**** MATERIAL FOR THE TASK ****
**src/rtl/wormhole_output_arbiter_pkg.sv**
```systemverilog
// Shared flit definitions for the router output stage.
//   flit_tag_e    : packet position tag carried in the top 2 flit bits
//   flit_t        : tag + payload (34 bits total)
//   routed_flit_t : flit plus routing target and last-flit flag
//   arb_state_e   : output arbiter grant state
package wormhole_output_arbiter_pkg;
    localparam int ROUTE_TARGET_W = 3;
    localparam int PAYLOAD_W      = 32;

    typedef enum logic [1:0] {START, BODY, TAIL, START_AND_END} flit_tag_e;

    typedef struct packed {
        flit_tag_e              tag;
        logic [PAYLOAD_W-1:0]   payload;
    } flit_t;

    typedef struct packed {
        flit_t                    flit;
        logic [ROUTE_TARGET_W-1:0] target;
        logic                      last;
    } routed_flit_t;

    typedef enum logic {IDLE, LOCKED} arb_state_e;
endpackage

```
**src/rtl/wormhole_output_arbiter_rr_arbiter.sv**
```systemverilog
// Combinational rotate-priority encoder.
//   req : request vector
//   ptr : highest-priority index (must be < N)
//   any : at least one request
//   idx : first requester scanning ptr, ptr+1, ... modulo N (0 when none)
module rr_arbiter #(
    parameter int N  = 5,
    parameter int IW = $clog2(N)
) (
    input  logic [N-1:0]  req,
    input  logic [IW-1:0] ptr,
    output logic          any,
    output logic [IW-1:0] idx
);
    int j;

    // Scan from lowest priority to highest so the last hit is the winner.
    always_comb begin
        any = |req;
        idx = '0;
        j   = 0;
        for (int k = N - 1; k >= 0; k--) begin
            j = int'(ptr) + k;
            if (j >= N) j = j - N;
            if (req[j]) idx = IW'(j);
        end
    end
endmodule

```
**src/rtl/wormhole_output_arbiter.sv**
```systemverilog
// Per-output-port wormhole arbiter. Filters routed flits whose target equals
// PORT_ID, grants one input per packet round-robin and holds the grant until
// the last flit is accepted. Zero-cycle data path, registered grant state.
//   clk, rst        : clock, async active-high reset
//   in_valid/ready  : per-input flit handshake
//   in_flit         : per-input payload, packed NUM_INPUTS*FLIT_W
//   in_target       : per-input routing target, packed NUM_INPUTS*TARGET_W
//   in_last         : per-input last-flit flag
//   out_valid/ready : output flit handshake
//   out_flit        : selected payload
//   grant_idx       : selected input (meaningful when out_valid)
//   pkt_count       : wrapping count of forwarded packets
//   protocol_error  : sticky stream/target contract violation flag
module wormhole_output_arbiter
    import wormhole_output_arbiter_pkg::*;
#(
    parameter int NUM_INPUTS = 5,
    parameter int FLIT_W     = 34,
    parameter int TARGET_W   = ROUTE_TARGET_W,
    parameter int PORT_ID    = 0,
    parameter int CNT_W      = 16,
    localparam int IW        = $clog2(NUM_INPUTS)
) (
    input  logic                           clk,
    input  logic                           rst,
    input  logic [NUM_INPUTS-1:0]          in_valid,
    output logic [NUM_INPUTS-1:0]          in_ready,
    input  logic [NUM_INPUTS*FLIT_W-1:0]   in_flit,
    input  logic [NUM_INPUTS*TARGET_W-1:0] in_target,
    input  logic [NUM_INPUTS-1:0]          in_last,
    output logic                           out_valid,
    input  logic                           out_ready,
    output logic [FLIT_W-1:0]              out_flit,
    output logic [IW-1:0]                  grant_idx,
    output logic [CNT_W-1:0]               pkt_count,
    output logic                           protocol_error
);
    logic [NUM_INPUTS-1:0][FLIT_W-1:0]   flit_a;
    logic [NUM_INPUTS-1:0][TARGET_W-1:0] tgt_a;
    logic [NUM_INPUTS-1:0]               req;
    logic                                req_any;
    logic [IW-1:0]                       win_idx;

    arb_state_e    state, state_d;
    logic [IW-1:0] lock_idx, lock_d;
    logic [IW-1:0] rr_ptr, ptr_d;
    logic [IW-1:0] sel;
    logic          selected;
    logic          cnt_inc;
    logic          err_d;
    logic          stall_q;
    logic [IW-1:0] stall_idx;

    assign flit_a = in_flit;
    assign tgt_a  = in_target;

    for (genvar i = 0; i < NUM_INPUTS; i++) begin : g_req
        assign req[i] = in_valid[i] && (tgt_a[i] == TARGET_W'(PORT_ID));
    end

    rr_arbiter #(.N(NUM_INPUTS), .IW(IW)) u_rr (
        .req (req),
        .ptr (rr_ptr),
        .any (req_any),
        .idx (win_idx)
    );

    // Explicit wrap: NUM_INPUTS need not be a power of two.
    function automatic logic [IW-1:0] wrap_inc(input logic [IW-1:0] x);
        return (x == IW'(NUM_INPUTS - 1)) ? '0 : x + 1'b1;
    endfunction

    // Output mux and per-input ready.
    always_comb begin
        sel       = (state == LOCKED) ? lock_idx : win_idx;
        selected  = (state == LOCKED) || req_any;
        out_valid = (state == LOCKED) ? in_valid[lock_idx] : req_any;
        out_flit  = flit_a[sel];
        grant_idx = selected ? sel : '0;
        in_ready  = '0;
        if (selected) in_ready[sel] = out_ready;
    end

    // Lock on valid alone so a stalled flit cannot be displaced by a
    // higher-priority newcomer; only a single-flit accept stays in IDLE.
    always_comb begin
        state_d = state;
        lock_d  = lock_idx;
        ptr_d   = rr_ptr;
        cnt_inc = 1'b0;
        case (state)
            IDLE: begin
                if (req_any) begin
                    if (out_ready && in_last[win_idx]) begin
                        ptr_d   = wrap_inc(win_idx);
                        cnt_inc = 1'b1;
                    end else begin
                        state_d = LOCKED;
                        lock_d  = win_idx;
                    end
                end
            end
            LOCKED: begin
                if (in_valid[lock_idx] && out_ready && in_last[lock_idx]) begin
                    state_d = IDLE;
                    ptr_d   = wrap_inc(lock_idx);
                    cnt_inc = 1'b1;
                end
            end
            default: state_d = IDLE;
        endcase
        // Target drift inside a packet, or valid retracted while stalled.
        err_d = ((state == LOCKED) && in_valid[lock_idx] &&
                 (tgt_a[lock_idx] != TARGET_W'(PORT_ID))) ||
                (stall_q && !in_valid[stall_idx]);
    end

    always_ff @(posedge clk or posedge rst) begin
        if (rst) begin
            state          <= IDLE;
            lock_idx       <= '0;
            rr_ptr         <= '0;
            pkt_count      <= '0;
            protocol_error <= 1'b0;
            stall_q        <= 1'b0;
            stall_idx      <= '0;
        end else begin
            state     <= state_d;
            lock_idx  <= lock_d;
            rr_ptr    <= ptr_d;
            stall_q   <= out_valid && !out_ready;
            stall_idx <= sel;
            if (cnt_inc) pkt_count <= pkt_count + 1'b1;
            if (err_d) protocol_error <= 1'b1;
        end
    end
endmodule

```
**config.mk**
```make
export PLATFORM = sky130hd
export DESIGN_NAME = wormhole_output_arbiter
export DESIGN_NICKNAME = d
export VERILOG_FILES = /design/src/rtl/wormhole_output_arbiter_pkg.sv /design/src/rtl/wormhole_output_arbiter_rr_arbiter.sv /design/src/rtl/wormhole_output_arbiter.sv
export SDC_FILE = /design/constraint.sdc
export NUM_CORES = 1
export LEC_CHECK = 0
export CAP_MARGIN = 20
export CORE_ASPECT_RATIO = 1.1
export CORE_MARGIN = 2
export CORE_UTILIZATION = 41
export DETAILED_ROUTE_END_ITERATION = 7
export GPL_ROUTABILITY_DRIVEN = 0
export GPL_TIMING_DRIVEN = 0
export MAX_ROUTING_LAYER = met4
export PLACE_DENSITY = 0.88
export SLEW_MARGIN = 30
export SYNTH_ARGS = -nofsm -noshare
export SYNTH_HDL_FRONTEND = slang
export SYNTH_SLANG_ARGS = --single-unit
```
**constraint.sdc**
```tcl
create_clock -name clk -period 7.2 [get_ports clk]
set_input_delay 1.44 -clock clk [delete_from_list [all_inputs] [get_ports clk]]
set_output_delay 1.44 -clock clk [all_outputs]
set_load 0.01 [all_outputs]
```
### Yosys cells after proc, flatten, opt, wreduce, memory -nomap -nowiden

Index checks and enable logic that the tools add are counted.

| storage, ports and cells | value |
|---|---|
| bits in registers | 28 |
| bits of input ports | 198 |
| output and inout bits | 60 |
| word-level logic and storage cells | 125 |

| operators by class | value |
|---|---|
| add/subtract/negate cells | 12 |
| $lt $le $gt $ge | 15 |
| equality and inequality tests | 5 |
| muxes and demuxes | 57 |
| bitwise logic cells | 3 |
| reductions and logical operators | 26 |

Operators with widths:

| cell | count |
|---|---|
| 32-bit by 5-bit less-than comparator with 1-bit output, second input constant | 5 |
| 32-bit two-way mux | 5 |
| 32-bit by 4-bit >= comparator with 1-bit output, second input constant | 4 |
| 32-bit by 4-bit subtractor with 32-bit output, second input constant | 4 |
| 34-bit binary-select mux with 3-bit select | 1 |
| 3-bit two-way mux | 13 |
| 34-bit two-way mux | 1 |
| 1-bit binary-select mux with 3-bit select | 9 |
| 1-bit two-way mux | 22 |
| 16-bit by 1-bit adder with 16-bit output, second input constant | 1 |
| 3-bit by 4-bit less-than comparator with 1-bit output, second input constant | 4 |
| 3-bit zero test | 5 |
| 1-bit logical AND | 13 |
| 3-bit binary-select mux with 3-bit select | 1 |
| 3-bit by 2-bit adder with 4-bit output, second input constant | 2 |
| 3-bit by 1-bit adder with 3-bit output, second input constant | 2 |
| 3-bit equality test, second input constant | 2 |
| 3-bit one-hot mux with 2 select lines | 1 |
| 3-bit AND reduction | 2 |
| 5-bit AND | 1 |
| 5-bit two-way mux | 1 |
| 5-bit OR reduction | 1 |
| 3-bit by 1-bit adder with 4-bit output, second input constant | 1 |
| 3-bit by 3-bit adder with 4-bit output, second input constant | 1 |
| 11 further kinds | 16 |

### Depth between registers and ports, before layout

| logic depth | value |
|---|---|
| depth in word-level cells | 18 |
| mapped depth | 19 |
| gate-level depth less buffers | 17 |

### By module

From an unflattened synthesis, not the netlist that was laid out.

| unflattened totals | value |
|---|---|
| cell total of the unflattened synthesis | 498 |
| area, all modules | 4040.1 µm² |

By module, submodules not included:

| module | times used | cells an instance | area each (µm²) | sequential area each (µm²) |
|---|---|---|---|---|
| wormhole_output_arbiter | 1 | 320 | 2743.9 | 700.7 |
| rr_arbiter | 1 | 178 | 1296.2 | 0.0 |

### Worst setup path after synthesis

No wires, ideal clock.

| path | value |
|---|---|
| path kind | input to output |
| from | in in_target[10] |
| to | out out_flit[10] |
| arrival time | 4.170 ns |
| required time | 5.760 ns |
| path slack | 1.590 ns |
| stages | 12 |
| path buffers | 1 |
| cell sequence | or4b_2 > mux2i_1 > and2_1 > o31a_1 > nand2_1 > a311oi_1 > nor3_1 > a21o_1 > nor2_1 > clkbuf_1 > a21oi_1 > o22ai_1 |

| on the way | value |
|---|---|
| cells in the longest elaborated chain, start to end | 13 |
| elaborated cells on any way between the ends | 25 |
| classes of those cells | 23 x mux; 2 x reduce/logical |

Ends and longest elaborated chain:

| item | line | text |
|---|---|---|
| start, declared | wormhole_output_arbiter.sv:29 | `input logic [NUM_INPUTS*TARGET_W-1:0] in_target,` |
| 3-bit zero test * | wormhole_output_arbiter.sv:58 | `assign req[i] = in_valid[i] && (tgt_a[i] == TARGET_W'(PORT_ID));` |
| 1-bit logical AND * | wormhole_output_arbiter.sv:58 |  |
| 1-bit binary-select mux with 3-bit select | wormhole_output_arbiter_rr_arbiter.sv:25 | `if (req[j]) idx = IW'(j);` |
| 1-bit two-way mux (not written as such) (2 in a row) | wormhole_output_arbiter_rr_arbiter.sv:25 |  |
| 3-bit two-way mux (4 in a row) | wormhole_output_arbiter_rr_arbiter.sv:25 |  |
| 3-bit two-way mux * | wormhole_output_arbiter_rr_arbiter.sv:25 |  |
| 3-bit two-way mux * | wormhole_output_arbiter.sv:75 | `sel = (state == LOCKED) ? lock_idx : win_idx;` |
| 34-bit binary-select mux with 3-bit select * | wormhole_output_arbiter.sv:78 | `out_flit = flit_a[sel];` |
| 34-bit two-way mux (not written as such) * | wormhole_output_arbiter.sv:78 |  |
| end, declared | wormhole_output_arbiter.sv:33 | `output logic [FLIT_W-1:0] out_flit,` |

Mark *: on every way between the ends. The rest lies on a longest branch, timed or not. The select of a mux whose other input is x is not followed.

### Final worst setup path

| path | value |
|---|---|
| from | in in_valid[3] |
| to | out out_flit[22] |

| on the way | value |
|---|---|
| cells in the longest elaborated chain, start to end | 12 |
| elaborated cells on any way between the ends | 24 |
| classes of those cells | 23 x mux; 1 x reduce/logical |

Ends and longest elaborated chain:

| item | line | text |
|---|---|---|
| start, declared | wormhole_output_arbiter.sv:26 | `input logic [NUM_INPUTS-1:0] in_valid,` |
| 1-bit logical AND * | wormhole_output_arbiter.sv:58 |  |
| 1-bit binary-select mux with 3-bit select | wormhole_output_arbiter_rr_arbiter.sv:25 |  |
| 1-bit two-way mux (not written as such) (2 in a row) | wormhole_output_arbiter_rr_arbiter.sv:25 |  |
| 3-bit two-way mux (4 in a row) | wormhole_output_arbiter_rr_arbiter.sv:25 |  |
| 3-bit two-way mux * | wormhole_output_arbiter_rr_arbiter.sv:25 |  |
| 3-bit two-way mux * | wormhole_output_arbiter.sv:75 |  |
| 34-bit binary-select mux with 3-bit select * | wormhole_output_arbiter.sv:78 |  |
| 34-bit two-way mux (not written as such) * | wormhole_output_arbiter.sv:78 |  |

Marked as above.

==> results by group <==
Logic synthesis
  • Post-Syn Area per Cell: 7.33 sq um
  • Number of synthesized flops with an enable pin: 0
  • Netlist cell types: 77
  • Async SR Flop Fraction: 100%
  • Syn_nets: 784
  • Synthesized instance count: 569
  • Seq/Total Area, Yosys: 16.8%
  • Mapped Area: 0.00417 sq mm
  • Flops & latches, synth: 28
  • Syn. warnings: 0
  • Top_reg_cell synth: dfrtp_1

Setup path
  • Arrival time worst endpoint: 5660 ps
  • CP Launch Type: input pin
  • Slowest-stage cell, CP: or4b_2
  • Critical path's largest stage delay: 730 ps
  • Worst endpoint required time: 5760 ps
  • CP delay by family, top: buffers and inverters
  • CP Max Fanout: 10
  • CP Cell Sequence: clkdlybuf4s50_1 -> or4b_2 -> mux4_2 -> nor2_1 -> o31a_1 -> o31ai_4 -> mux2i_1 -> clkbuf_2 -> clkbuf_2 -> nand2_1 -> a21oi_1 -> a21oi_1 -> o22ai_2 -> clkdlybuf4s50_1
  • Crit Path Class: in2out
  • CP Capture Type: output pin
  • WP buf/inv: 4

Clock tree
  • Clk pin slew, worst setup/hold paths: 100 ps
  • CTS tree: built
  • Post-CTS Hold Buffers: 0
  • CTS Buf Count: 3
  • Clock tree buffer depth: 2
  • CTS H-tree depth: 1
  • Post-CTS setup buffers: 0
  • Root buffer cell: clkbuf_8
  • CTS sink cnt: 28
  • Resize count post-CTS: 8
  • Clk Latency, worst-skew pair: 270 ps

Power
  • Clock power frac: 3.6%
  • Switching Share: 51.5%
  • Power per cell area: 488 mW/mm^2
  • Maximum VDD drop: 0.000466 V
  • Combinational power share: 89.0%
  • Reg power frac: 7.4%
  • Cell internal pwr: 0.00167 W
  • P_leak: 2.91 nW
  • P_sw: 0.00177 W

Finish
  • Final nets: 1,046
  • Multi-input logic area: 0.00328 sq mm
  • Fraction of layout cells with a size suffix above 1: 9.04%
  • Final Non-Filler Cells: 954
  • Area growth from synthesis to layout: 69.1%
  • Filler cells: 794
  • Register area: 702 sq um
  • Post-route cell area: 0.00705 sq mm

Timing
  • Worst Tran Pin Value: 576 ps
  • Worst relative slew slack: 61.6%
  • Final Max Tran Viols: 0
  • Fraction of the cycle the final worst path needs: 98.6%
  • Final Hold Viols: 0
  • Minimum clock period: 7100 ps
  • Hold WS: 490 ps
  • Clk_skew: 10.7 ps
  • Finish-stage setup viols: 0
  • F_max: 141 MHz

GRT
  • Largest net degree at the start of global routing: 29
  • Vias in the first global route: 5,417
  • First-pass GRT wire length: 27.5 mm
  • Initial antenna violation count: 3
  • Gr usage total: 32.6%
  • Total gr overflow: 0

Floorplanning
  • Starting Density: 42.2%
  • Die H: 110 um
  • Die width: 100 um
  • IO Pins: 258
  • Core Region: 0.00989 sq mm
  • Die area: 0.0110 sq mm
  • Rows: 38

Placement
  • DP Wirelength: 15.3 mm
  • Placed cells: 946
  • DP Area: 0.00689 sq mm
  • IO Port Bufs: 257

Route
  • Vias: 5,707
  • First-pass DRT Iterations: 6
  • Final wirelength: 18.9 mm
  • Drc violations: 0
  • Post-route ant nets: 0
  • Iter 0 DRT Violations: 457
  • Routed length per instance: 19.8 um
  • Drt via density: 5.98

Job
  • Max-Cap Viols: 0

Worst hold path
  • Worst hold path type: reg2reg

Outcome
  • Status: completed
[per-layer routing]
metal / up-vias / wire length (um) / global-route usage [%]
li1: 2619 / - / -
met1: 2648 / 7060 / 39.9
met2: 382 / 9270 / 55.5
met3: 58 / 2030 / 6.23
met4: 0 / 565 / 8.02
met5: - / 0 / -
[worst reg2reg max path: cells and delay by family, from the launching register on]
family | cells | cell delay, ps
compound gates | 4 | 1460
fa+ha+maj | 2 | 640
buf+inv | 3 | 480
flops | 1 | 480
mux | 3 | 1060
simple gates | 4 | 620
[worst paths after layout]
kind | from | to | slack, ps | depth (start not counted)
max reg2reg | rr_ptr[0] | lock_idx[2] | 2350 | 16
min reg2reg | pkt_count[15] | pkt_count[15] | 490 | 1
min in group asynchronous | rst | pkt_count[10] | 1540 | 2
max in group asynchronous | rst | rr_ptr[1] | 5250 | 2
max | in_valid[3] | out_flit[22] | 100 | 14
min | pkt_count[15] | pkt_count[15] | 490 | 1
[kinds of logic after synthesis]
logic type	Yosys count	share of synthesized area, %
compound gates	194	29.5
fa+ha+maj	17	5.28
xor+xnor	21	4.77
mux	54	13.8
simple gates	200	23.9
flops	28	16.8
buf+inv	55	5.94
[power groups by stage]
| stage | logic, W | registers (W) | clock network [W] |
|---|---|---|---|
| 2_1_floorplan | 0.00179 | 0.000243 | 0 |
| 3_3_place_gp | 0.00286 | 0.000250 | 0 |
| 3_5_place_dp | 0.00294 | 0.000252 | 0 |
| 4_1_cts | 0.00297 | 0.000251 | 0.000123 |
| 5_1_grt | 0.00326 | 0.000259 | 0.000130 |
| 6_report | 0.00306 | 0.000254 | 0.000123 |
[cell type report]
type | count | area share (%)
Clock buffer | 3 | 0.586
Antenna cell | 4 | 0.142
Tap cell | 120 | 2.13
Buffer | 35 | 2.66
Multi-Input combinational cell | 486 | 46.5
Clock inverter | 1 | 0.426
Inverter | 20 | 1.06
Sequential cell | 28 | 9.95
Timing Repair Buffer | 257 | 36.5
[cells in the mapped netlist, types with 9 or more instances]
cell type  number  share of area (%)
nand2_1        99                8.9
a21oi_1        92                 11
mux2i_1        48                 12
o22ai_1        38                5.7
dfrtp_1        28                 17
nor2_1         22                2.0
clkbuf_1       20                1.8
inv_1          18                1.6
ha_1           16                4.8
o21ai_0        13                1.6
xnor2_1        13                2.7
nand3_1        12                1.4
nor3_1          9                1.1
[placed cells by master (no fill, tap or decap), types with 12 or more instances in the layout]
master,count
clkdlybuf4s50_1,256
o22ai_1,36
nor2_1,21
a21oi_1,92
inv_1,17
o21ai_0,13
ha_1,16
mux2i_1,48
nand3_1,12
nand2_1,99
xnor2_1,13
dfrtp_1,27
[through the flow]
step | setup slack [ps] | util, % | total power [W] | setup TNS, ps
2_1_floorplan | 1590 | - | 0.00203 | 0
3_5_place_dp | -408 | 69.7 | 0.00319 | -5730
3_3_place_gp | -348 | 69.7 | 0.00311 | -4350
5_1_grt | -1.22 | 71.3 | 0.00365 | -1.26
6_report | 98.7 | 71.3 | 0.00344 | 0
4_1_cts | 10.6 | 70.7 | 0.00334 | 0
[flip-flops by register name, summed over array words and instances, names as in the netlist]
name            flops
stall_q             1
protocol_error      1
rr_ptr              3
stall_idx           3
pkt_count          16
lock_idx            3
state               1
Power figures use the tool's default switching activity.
****
_PROBLEM REQUIREMENTS_
Check each line above for the string "Tran" and copy the ones that have it.

_EXERCISE SOLUTION_
  • Worst Tran Pin Value: 576 ps
  • Final Max Tran Viols: 0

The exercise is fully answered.